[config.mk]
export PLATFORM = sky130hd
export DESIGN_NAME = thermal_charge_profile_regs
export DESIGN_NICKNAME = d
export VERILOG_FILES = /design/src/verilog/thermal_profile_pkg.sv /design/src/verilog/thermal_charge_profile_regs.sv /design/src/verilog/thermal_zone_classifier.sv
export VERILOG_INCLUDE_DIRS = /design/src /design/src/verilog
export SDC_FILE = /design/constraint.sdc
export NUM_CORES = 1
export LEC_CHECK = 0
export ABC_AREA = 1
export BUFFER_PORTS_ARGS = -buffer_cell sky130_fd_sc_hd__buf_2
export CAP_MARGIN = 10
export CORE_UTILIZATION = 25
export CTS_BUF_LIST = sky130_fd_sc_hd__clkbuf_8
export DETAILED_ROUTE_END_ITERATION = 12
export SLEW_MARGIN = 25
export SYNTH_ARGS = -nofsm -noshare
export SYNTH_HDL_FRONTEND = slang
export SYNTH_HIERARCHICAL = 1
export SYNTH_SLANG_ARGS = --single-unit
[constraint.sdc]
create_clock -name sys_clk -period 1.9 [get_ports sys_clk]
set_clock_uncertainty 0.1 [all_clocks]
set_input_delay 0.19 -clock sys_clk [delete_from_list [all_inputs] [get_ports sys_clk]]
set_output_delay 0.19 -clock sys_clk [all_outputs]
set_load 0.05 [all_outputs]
_____
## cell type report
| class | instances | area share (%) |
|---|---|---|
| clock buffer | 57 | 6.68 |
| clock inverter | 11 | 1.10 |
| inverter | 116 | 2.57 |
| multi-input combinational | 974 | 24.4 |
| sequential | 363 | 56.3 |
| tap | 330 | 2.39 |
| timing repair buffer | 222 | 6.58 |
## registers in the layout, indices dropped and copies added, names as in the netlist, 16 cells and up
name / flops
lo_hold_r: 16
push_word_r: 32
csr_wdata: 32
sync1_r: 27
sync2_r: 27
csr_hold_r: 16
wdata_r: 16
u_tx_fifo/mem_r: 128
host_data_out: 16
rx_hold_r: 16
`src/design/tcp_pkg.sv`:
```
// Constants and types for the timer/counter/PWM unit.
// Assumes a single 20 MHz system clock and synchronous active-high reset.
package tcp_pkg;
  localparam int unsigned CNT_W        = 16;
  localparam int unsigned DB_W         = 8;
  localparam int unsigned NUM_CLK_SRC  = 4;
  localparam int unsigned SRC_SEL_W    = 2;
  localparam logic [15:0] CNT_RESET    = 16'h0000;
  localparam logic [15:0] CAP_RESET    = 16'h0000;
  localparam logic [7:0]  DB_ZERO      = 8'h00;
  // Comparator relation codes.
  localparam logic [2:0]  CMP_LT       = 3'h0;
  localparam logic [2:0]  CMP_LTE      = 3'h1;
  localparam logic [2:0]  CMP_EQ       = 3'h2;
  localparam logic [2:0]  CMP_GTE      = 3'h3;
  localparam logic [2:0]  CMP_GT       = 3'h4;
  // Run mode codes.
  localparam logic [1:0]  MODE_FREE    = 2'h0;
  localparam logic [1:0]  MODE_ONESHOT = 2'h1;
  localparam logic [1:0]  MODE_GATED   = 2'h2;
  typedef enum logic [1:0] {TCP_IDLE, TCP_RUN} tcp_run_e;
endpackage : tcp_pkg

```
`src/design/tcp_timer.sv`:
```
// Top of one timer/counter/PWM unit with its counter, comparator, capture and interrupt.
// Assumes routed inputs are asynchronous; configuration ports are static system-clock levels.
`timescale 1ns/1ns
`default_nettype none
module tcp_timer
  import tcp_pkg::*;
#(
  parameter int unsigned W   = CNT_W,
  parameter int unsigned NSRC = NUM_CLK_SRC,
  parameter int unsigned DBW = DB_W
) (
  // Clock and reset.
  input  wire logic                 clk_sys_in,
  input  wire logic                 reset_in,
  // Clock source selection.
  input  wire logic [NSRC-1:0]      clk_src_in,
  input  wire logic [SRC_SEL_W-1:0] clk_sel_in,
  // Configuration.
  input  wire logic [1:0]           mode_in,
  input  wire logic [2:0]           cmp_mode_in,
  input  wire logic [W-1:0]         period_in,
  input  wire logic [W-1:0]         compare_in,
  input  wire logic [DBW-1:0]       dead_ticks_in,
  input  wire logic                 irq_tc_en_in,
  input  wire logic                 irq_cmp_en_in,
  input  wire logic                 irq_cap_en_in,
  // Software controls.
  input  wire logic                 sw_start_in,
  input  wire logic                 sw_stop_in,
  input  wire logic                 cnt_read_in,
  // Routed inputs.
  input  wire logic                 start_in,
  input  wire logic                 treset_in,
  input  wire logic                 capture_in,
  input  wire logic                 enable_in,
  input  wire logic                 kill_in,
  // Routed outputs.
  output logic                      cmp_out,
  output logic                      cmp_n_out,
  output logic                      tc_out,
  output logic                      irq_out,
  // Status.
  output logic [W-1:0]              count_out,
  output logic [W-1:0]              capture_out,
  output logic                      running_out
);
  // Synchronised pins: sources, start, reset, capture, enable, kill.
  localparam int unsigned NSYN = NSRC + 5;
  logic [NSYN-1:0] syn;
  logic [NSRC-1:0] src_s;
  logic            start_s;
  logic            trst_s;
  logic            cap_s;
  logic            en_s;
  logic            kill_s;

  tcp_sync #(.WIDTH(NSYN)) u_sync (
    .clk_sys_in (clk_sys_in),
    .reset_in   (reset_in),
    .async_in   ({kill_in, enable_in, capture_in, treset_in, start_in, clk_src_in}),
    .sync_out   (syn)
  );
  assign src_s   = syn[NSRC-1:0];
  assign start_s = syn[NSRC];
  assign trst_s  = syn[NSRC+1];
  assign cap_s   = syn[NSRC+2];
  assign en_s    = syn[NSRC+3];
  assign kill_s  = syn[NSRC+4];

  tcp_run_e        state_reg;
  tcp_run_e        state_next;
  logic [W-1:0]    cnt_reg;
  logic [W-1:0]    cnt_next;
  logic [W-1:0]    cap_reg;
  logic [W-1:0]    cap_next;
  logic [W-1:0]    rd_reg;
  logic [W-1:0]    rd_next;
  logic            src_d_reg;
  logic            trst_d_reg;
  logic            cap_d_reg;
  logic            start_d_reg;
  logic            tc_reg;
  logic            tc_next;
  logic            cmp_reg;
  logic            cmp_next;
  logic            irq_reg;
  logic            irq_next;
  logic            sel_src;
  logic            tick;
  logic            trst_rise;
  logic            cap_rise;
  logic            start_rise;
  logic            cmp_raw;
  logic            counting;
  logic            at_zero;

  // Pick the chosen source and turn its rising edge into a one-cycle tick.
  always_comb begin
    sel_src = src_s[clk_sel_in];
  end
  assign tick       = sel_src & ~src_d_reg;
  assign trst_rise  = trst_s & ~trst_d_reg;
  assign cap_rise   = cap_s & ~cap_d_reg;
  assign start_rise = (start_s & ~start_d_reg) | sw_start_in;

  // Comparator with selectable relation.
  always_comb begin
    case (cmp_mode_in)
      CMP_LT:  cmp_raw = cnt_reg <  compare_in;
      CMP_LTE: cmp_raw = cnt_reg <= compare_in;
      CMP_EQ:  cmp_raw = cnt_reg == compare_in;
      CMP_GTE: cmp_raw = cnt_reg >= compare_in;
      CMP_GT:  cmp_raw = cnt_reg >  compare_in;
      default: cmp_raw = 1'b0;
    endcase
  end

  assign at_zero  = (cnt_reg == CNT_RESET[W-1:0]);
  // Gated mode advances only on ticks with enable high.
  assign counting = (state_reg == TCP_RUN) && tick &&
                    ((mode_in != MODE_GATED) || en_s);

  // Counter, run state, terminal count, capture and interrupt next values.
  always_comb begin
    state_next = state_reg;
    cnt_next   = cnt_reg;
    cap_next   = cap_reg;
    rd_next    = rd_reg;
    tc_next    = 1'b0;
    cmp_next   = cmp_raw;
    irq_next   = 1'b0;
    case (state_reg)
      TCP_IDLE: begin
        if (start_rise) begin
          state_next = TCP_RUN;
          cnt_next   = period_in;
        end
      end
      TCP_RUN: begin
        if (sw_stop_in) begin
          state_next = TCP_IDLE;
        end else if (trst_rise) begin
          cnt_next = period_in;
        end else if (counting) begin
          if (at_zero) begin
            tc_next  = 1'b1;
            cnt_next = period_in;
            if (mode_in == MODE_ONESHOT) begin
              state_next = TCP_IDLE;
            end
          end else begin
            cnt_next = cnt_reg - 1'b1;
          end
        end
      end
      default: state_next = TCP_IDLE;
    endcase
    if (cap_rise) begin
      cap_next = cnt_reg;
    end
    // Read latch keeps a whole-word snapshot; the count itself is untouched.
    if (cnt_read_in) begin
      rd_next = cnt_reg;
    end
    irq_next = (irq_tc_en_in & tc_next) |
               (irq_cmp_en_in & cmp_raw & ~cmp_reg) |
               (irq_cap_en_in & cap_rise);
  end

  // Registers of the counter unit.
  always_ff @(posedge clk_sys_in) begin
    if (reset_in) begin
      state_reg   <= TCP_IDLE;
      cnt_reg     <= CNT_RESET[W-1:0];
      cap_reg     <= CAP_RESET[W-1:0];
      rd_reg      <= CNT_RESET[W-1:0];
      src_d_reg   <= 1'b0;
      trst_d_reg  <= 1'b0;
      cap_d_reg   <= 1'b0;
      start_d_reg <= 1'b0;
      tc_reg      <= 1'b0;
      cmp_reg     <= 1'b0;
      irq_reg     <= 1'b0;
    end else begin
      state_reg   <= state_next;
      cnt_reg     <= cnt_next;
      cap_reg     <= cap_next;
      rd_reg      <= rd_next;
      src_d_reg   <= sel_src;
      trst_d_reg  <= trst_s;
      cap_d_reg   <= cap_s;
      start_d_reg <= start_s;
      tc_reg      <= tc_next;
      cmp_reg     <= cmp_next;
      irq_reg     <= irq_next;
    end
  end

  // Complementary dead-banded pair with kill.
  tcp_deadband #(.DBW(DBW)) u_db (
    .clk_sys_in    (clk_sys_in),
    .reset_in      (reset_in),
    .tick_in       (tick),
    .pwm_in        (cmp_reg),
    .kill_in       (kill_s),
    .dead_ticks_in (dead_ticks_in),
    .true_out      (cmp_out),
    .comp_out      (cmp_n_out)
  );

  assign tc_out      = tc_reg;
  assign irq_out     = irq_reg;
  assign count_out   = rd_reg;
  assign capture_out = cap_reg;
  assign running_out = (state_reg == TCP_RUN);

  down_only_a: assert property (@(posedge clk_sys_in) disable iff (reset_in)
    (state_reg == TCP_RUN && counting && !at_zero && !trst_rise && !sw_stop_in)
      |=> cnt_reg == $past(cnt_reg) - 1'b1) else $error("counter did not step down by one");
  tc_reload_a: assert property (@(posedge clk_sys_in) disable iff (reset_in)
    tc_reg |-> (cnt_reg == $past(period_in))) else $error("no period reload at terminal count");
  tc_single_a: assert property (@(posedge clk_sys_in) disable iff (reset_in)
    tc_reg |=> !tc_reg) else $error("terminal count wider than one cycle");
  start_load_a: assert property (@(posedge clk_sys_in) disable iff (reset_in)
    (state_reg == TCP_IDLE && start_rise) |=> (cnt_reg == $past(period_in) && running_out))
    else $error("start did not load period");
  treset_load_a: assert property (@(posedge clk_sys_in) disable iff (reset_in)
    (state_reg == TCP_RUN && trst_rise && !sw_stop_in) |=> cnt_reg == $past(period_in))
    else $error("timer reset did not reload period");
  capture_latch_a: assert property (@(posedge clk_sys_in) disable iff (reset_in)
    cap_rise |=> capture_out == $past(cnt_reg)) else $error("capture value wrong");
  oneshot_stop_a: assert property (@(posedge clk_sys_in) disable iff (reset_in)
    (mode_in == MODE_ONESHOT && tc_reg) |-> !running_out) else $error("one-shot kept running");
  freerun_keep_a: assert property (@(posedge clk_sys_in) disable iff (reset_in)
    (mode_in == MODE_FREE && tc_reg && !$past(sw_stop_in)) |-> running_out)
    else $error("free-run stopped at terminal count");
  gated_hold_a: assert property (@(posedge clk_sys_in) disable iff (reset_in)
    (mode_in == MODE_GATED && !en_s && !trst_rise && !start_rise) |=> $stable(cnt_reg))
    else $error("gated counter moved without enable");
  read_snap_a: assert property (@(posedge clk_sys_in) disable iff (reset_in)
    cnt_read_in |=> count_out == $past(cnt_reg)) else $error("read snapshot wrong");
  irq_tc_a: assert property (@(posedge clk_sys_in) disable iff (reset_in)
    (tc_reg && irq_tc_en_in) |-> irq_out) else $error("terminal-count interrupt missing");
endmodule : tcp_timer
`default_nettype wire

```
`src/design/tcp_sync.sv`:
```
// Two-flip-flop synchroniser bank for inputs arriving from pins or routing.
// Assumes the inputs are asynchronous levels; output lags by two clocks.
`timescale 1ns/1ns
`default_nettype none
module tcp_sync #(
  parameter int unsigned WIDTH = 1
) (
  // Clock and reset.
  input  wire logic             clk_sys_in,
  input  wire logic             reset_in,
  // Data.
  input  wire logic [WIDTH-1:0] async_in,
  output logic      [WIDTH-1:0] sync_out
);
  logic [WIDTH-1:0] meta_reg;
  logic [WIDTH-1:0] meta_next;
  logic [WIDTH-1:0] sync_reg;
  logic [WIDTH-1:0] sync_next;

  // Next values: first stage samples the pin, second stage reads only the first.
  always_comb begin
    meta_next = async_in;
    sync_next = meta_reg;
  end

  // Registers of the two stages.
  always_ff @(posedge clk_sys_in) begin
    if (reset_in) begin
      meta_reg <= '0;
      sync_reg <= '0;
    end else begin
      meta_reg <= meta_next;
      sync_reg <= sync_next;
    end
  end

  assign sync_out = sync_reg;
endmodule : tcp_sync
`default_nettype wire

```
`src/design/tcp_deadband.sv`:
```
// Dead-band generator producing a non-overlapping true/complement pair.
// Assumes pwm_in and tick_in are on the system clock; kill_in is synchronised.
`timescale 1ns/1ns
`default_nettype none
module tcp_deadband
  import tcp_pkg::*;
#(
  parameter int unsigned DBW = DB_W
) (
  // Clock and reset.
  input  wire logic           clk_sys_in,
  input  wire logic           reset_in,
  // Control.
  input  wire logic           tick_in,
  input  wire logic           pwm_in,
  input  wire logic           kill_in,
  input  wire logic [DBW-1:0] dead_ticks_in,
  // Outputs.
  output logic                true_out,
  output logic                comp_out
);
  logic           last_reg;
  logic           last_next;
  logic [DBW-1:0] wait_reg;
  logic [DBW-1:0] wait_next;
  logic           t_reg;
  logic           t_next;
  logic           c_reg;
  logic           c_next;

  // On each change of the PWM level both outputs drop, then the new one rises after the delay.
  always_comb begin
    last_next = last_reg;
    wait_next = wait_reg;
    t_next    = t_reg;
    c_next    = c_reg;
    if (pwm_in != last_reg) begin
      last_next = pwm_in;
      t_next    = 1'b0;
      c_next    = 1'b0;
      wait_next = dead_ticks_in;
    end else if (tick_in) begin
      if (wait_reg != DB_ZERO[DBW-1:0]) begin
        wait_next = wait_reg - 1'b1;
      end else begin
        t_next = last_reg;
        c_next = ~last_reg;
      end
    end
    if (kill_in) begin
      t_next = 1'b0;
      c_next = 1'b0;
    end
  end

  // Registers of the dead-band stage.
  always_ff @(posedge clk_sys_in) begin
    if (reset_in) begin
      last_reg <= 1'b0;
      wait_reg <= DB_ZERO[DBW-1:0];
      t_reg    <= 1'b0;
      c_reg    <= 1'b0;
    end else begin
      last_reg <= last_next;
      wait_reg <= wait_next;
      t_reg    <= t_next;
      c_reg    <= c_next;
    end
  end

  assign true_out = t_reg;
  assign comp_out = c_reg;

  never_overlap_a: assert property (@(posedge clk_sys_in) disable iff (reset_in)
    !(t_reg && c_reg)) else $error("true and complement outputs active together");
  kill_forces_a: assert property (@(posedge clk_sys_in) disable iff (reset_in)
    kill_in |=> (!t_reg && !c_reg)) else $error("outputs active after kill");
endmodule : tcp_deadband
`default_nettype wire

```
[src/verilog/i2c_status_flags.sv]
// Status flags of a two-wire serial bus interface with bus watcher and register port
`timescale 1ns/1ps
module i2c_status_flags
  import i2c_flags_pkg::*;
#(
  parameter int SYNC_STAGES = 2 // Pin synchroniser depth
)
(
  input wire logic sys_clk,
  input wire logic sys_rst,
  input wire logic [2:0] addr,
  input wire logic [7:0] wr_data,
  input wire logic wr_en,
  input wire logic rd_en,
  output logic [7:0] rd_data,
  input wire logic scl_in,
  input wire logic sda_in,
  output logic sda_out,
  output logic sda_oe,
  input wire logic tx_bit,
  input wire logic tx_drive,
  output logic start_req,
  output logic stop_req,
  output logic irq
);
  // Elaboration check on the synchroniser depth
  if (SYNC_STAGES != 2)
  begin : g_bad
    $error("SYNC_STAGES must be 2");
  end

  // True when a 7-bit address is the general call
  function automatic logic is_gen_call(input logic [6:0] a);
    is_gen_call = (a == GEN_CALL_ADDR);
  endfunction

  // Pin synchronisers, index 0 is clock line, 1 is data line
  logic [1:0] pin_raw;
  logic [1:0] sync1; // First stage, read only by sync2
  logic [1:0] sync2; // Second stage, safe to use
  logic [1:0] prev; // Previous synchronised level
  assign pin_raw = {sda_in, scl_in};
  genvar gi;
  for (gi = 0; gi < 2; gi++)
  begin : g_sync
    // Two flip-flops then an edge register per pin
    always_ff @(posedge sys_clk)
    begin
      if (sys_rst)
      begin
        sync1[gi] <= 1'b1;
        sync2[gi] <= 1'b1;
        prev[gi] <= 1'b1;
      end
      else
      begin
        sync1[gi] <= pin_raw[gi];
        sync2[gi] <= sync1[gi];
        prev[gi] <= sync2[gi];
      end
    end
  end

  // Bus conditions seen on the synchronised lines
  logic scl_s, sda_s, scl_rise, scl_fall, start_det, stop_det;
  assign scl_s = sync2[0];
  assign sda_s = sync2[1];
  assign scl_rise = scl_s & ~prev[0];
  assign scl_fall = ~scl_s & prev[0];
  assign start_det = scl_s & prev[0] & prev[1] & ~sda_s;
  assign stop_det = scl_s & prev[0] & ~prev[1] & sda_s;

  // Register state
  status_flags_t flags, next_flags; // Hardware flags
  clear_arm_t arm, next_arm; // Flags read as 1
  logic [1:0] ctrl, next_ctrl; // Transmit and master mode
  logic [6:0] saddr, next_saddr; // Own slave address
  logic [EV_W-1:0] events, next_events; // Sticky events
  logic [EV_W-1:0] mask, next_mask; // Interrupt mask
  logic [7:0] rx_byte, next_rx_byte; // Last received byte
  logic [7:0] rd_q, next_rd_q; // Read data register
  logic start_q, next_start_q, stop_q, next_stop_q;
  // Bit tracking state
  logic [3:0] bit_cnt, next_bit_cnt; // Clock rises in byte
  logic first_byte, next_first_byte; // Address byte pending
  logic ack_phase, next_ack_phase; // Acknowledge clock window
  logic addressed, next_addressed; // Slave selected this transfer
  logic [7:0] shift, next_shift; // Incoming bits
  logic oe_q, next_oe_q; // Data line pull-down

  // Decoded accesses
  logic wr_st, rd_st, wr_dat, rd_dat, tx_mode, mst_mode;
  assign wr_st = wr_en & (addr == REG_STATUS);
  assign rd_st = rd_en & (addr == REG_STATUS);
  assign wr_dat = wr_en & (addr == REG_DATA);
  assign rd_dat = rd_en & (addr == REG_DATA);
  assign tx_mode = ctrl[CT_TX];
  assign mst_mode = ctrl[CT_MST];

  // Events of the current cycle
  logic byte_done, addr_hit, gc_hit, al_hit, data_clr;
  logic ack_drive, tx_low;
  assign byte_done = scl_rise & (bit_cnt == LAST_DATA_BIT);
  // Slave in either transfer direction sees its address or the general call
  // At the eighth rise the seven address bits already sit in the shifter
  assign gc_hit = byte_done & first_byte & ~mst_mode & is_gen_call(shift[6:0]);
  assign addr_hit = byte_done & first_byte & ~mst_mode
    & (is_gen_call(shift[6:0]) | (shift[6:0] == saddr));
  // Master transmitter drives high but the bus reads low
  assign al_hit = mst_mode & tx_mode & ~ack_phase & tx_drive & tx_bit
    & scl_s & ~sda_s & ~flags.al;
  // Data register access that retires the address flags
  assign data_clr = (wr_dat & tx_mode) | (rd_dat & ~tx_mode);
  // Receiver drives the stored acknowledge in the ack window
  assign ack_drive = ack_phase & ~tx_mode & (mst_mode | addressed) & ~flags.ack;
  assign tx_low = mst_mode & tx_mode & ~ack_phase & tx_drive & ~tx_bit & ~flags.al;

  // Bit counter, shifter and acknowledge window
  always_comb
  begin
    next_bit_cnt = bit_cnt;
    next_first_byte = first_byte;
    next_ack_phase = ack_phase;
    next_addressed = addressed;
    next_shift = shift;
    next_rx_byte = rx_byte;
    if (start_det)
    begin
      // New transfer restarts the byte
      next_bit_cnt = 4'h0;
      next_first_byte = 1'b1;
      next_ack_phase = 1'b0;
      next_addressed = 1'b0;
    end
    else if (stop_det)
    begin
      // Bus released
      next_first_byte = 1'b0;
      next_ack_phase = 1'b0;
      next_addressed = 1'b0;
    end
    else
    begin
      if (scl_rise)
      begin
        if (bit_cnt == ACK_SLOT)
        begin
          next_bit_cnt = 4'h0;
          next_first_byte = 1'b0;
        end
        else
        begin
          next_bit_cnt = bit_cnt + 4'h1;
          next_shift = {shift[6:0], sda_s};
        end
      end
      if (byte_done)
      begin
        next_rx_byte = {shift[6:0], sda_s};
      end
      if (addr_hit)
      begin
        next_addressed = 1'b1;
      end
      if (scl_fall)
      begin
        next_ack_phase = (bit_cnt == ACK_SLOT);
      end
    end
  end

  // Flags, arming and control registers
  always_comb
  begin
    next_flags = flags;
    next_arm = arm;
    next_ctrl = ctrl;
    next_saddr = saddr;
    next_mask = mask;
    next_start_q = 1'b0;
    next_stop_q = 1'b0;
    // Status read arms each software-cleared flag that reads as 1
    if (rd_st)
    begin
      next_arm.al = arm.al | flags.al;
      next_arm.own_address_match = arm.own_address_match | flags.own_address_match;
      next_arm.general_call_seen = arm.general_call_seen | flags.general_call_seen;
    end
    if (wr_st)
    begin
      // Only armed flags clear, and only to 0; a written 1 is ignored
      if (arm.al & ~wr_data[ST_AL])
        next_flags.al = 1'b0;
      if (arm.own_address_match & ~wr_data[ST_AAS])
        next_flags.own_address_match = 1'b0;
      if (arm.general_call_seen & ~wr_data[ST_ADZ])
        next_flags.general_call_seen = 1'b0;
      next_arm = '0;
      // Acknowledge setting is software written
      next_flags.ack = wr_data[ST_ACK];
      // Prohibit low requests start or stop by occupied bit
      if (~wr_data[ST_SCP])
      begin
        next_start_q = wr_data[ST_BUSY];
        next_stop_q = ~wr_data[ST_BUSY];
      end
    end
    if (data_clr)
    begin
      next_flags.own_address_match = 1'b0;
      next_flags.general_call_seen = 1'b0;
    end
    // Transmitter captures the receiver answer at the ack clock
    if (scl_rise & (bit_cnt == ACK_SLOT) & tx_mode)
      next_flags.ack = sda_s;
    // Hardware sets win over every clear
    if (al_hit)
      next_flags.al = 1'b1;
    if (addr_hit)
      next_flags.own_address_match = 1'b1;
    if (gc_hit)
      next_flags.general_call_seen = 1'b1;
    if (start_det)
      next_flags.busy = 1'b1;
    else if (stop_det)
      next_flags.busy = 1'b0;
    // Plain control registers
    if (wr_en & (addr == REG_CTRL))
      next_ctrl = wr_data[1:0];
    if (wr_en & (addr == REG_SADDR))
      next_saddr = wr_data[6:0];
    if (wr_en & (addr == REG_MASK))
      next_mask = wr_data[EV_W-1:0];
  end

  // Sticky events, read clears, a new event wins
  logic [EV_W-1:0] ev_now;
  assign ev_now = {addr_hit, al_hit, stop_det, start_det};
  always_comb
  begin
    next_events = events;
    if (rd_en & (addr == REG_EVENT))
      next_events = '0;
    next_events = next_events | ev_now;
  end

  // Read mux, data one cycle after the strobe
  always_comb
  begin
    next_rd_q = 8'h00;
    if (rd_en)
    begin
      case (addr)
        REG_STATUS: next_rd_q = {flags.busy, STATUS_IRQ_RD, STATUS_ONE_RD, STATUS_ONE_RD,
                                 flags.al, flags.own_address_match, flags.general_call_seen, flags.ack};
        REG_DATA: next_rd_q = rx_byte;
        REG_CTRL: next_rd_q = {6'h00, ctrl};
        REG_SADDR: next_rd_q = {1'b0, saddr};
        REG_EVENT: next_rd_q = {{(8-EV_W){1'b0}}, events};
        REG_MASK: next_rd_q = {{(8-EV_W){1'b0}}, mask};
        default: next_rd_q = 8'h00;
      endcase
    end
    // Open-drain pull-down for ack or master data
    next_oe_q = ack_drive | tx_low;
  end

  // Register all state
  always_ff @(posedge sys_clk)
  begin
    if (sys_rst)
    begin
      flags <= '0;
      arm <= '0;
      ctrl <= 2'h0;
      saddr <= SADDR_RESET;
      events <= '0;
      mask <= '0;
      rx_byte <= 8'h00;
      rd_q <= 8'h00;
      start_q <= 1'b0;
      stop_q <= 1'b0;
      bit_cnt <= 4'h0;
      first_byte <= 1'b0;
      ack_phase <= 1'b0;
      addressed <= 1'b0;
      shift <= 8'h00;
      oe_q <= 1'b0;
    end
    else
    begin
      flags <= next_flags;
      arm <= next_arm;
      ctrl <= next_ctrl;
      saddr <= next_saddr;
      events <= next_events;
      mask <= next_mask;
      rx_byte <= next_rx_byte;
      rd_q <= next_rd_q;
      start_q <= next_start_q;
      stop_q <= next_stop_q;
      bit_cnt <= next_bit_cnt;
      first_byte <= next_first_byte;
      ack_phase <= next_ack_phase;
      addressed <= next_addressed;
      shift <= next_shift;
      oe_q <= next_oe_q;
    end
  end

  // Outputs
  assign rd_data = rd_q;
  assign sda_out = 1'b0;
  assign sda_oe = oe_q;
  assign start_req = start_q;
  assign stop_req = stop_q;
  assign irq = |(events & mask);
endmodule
_____
Please write out, exactly as they appear above, only the lines in the stretch from the line with "[config.mk]" through the line with "set_load 0.05 [all_outputs]".

Reply to the task.
[config.mk]
export PLATFORM = sky130hd
export DESIGN_NAME = thermal_charge_profile_regs
export DESIGN_NICKNAME = d
export VERILOG_FILES = /design/src/verilog/thermal_profile_pkg.sv /design/src/verilog/thermal_charge_profile_regs.sv /design/src/verilog/thermal_zone_classifier.sv
export VERILOG_INCLUDE_DIRS = /design/src /design/src/verilog
export SDC_FILE = /design/constraint.sdc
export NUM_CORES = 1
export LEC_CHECK = 0
export ABC_AREA = 1
export BUFFER_PORTS_ARGS = -buffer_cell sky130_fd_sc_hd__buf_2
export CAP_MARGIN = 10
export CORE_UTILIZATION = 25
export CTS_BUF_LIST = sky130_fd_sc_hd__clkbuf_8
export DETAILED_ROUTE_END_ITERATION = 12
export SLEW_MARGIN = 25
export SYNTH_ARGS = -nofsm -noshare
export SYNTH_HDL_FRONTEND = slang
export SYNTH_HIERARCHICAL = 1
export SYNTH_SLANG_ARGS = --single-unit
[constraint.sdc]
create_clock -name sys_clk -period 1.9 [get_ports sys_clk]
set_clock_uncertainty 0.1 [all_clocks]
set_input_delay 0.19 -clock sys_clk [delete_from_list [all_inputs] [get_ports sys_clk]]
set_output_delay 0.19 -clock sys_clk [all_outputs]
set_load 0.05 [all_outputs]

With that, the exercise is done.